** Opening Available records block **
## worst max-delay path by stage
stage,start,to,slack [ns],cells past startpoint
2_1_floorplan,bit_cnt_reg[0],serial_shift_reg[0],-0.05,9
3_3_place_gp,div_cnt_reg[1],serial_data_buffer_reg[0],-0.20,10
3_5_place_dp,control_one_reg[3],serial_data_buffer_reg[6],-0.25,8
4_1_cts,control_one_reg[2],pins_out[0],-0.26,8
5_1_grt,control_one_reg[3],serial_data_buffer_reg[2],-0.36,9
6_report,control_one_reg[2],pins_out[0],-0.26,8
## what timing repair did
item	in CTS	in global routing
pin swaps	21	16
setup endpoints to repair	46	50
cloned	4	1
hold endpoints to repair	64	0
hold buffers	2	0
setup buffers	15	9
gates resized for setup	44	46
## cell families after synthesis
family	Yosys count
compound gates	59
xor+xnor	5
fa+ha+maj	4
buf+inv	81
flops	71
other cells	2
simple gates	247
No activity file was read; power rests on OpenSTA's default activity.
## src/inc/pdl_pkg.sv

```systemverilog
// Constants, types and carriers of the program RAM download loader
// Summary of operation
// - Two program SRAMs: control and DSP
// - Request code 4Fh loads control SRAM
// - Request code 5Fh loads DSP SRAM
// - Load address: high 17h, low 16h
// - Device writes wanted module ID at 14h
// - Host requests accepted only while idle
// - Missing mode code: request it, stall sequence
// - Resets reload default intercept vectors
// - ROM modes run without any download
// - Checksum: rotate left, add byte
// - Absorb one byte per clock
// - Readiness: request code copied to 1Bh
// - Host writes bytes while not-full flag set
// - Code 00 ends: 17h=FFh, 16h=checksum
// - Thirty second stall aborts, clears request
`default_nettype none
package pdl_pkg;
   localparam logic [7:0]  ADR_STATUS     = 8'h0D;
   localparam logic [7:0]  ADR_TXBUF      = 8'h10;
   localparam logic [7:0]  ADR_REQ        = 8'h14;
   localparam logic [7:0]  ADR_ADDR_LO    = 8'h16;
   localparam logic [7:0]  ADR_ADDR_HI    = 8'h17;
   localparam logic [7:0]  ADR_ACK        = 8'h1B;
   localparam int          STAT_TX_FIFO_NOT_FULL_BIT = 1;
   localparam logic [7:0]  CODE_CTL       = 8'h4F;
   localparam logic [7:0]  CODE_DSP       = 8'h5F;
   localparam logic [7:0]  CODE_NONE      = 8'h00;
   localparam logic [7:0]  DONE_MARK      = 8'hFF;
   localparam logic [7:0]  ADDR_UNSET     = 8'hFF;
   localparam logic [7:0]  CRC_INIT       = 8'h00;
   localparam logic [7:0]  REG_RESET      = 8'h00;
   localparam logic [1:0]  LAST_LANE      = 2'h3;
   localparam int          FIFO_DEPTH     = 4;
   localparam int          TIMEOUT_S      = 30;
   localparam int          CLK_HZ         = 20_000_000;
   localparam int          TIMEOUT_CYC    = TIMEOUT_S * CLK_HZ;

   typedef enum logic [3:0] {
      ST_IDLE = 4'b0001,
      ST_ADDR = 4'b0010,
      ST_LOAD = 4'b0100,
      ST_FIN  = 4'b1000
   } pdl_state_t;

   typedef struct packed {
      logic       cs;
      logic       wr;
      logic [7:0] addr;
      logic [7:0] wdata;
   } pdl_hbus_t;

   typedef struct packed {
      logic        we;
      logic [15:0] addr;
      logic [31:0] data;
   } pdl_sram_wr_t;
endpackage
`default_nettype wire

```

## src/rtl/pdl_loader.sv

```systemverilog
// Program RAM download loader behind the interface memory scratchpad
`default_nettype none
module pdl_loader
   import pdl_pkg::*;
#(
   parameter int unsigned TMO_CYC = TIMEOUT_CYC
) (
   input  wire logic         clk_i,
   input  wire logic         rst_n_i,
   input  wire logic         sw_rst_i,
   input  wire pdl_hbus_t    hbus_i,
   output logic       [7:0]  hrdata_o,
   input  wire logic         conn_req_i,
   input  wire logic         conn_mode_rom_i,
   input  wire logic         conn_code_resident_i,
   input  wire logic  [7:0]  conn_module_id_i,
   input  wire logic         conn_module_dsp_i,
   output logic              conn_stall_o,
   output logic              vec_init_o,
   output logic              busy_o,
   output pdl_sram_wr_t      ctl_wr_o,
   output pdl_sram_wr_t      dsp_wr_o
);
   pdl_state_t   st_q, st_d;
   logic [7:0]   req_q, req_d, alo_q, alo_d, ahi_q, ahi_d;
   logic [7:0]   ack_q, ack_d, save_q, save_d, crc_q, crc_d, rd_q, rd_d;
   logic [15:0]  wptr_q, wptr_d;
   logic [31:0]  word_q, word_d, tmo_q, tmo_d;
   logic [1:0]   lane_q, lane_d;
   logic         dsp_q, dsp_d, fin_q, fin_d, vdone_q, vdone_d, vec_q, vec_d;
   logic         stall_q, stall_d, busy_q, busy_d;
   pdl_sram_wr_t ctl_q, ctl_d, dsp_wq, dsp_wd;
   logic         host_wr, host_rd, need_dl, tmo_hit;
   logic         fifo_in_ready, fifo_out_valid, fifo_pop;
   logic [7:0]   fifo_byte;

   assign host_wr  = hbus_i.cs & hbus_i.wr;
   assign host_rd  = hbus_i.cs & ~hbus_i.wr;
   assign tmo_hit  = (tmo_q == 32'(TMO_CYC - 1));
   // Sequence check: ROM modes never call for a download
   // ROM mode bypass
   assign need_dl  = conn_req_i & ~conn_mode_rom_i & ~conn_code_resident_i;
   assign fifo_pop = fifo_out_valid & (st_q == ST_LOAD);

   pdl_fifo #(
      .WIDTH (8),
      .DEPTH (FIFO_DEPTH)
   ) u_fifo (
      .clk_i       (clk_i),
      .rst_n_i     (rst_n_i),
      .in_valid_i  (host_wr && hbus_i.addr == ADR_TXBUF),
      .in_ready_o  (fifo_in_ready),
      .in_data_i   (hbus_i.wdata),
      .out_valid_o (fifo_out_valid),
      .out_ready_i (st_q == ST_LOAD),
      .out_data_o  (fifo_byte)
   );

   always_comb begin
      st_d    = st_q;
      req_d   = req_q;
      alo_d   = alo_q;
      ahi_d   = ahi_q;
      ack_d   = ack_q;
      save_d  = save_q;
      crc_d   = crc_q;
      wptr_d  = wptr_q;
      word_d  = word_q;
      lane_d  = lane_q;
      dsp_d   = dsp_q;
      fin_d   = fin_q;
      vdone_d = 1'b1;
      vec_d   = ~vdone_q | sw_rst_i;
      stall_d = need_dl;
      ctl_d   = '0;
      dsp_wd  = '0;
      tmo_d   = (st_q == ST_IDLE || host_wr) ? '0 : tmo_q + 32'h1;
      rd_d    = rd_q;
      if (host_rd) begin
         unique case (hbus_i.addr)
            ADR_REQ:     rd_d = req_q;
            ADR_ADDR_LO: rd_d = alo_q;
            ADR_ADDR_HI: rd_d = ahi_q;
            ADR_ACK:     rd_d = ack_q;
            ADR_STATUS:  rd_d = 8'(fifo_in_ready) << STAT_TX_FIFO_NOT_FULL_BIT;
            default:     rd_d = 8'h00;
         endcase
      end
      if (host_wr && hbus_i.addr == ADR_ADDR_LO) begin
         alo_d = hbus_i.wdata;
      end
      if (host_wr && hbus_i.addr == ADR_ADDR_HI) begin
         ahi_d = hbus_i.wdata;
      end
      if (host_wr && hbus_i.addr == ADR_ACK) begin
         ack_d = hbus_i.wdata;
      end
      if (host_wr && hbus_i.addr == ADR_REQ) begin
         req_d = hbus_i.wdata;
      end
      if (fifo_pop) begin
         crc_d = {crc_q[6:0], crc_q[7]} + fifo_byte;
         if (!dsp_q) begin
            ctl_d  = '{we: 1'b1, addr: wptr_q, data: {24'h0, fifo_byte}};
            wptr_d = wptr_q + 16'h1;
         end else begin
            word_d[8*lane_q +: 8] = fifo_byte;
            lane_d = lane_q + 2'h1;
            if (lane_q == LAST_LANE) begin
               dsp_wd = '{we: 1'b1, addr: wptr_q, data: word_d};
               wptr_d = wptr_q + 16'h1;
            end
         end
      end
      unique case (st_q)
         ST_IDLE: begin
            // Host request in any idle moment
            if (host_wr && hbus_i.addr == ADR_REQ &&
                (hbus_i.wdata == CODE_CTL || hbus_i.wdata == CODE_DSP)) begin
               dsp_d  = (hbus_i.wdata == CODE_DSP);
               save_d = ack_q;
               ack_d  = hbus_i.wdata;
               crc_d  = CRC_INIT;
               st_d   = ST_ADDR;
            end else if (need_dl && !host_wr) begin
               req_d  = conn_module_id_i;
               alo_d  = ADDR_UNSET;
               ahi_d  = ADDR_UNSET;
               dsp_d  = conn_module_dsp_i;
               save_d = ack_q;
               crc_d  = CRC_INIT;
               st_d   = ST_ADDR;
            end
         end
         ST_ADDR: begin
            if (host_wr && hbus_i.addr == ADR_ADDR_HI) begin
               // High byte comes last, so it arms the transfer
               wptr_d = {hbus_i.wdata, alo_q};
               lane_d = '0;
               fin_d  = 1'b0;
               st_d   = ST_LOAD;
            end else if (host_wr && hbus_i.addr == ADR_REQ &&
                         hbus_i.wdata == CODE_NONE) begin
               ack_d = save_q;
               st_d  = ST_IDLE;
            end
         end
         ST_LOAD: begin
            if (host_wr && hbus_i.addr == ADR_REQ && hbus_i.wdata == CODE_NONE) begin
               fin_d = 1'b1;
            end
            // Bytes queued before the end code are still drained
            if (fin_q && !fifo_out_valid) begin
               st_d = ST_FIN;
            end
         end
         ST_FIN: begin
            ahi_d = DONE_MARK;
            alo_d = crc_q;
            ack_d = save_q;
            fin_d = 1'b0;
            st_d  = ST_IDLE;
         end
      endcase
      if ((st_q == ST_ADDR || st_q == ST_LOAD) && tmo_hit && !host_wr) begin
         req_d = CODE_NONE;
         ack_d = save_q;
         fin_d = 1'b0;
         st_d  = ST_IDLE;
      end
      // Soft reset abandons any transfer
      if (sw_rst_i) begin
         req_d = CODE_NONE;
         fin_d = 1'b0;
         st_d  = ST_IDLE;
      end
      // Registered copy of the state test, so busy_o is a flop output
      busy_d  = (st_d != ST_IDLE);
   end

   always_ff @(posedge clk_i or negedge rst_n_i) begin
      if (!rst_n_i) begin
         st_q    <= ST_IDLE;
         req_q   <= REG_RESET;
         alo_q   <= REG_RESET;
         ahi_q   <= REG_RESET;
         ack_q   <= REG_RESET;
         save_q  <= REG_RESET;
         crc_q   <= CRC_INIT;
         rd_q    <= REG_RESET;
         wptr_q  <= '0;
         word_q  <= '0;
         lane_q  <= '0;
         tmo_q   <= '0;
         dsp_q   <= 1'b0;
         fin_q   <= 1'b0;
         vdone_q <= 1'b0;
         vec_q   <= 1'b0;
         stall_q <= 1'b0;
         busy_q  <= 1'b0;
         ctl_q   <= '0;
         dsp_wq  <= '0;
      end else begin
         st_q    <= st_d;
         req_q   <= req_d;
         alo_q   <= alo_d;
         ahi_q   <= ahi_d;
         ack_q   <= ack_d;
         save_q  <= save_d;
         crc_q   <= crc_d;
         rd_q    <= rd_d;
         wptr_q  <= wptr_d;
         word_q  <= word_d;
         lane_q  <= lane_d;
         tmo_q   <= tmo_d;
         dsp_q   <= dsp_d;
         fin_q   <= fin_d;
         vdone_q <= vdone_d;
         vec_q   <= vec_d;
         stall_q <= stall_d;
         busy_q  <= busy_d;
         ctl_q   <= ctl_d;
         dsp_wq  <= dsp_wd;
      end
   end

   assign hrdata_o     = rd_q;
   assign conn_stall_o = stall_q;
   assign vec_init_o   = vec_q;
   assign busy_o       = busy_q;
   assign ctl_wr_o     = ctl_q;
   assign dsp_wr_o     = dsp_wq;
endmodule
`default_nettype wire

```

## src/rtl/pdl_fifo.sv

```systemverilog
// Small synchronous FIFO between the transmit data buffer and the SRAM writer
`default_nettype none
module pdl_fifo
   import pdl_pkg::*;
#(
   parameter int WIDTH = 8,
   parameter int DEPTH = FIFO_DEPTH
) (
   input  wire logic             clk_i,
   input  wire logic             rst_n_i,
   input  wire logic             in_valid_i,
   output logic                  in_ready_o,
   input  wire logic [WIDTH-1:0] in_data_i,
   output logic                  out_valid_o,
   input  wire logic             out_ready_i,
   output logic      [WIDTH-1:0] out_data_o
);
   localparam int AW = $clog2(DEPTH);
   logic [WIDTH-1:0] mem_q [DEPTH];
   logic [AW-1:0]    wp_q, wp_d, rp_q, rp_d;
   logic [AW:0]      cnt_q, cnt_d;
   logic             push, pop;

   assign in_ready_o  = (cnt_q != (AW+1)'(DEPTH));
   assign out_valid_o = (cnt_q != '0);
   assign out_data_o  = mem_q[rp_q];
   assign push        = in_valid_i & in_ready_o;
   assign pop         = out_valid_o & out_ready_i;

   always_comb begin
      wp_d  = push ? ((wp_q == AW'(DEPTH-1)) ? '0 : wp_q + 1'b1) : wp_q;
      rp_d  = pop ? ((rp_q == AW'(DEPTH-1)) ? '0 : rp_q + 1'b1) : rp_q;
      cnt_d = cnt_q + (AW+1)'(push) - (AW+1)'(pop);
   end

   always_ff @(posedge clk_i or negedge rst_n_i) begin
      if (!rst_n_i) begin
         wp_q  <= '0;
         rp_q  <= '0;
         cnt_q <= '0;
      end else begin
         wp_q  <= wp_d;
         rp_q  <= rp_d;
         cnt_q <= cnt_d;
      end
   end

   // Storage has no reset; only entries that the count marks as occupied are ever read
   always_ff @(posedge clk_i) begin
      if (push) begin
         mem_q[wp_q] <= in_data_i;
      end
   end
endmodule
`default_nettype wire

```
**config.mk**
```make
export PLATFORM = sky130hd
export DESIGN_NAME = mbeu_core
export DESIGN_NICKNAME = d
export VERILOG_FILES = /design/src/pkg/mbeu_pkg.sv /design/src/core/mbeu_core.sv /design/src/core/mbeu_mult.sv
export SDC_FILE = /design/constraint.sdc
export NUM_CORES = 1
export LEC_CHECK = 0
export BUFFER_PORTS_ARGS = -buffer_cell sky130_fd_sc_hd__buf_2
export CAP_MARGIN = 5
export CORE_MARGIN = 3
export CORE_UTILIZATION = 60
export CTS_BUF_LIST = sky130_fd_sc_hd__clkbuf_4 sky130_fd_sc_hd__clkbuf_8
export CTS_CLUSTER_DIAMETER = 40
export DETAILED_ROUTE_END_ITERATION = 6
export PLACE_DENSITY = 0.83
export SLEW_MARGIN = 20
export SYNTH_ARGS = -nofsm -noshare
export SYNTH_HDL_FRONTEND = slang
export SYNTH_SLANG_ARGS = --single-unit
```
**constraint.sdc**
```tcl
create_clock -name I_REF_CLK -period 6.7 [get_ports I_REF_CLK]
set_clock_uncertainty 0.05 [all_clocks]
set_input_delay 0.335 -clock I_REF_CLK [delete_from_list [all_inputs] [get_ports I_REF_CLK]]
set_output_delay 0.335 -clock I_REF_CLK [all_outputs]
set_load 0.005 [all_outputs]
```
** Closing Available records block **
** Opening Available records block **
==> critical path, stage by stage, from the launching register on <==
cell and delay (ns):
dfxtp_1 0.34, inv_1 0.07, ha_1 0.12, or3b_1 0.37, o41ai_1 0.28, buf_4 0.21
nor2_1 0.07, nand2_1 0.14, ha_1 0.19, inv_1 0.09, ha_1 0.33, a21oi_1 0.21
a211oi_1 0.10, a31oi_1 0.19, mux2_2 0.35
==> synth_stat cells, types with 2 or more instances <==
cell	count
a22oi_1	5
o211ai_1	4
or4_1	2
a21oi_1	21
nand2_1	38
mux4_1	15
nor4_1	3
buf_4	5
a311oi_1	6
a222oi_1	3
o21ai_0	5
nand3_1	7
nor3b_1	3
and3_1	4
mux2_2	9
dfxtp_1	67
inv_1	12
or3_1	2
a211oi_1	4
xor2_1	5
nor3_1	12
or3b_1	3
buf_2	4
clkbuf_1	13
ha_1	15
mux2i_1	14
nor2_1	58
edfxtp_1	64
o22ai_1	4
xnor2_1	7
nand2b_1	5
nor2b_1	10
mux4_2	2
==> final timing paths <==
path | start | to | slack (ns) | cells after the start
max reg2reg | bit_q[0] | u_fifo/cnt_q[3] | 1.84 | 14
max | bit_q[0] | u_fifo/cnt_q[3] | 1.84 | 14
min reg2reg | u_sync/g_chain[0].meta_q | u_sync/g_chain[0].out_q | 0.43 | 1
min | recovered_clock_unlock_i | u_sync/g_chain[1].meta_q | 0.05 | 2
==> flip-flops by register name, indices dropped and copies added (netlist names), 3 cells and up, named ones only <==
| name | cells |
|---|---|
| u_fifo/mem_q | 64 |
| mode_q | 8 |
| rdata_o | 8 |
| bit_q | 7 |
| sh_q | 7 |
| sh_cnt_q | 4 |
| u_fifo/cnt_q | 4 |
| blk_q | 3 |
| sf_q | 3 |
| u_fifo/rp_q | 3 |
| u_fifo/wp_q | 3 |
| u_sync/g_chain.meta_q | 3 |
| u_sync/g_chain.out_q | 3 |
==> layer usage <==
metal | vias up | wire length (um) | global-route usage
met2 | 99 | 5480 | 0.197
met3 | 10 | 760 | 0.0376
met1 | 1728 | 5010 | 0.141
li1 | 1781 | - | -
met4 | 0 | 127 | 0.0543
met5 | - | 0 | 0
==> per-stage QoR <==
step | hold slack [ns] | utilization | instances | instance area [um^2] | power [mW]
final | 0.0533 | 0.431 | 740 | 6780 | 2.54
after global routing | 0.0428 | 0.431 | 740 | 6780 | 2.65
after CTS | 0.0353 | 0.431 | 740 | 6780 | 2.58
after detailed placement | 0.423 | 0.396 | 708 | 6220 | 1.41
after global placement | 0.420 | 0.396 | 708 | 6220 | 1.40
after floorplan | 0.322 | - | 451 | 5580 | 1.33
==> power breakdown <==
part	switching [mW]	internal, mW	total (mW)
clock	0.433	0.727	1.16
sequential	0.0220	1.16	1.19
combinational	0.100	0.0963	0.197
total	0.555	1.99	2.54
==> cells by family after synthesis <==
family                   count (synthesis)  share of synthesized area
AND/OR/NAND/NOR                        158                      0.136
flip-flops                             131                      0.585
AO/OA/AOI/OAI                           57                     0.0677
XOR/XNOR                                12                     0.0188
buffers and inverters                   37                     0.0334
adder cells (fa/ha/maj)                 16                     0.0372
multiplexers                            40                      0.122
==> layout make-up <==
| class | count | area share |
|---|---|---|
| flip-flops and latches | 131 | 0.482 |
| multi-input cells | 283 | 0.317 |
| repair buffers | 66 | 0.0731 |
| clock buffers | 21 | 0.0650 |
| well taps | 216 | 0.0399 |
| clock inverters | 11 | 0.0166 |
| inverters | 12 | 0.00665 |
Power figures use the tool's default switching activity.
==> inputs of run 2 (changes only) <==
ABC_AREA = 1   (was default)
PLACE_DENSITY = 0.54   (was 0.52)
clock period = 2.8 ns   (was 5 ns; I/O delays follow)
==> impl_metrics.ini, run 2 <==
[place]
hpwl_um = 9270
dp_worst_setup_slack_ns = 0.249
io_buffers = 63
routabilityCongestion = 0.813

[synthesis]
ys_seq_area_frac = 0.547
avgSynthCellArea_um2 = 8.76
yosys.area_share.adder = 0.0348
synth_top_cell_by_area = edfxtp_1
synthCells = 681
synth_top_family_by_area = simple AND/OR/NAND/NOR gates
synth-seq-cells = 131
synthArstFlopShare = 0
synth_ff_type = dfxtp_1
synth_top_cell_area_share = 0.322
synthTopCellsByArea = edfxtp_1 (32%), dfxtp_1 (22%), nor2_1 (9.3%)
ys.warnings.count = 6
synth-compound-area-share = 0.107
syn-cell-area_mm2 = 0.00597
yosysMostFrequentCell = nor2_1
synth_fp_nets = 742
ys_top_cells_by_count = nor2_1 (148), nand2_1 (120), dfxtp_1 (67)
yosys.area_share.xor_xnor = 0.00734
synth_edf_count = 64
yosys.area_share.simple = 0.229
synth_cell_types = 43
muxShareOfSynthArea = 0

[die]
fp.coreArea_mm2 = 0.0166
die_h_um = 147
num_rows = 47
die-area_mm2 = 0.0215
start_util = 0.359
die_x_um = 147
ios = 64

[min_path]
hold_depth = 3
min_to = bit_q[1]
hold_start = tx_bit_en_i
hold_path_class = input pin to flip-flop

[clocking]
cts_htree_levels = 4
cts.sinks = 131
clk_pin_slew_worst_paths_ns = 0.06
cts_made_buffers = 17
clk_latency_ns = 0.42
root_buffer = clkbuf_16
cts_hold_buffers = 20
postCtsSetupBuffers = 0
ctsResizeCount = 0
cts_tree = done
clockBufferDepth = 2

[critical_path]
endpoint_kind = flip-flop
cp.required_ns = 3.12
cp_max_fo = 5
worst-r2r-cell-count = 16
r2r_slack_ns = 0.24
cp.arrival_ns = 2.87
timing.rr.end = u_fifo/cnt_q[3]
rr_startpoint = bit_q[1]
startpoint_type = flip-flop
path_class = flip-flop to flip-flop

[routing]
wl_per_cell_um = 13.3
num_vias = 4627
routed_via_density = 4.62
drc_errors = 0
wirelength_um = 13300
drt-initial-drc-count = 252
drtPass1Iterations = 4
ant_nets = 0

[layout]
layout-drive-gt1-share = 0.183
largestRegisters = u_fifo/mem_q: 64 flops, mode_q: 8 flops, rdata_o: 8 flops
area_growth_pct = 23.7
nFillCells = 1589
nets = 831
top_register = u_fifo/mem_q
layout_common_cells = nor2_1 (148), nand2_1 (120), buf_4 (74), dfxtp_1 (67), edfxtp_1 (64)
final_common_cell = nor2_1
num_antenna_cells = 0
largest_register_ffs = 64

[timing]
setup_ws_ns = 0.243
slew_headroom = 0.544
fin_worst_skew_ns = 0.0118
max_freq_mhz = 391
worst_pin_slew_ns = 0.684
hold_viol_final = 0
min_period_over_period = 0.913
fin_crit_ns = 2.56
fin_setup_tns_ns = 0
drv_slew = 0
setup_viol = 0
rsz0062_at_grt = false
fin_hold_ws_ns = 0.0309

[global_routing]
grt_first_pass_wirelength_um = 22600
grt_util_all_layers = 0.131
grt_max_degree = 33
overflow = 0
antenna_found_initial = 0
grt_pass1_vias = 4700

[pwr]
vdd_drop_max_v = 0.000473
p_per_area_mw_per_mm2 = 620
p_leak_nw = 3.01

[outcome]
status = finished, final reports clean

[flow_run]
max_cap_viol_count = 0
** Closing Available records block **
** Opening Available records block **
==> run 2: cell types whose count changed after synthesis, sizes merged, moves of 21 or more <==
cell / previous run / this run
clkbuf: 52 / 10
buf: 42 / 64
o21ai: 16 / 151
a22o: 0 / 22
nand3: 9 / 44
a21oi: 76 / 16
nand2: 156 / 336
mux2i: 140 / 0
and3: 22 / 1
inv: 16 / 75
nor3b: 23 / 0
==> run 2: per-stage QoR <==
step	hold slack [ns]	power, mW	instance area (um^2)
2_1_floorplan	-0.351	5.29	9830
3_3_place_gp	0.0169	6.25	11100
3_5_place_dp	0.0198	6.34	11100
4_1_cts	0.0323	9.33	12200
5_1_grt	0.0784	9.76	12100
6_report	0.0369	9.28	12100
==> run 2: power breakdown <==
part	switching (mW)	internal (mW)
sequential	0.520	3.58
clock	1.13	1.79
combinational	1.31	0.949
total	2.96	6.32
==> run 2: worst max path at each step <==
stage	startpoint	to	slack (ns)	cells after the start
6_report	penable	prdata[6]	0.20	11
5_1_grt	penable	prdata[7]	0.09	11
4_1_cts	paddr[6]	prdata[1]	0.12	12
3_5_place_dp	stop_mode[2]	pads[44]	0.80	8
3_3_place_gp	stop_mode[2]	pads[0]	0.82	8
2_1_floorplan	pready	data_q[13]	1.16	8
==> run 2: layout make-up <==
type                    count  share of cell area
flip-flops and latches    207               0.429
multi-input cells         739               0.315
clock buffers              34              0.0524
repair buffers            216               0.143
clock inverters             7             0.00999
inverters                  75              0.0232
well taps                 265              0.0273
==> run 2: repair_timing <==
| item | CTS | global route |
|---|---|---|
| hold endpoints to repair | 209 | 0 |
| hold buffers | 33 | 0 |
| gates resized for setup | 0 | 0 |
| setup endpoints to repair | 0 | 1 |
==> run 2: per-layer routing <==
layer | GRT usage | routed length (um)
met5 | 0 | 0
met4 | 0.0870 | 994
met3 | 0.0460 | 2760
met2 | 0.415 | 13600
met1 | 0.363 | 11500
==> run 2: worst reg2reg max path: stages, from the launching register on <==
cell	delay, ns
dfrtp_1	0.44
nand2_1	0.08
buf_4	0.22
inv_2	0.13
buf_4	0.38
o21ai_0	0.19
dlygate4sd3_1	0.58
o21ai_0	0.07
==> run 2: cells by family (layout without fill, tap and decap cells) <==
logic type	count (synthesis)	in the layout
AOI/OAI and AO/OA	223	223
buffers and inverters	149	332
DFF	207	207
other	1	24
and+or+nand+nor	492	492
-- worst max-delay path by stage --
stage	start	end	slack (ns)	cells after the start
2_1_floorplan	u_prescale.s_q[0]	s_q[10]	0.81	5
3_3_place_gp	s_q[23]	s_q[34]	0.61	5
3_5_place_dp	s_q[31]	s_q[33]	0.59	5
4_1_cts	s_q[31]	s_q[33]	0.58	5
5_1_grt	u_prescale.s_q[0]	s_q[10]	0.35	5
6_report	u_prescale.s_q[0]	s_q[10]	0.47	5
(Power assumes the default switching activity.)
** Closing Available records block **
Exercise description →
Beginning with the line containing "ys_seq_area_frac = 0.547" and ending with the line containing "ys_top_cells_by_count = nor2_1", extract those lines exactly from the listing above, and only those.

Solution →
ys_seq_area_frac = 0.547
avgSynthCellArea_um2 = 8.76
yosys.area_share.adder = 0.0348
synth_top_cell_by_area = edfxtp_1
synthCells = 681
synth_top_family_by_area = simple AND/OR/NAND/NOR gates
synth-seq-cells = 131
synthArstFlopShare = 0
synth_ff_type = dfxtp_1
synth_top_cell_area_share = 0.322
synthTopCellsByArea = edfxtp_1 (32%), dfxtp_1 (22%), nor2_1 (9.3%)
ys.warnings.count = 6
synth-compound-area-share = 0.107
syn-cell-area_mm2 = 0.00597
yosysMostFrequentCell = nor2_1
synth_fp_nets = 742
ys_top_cells_by_count = nor2_1 (148), nand2_1 (120), dfxtp_1 (67)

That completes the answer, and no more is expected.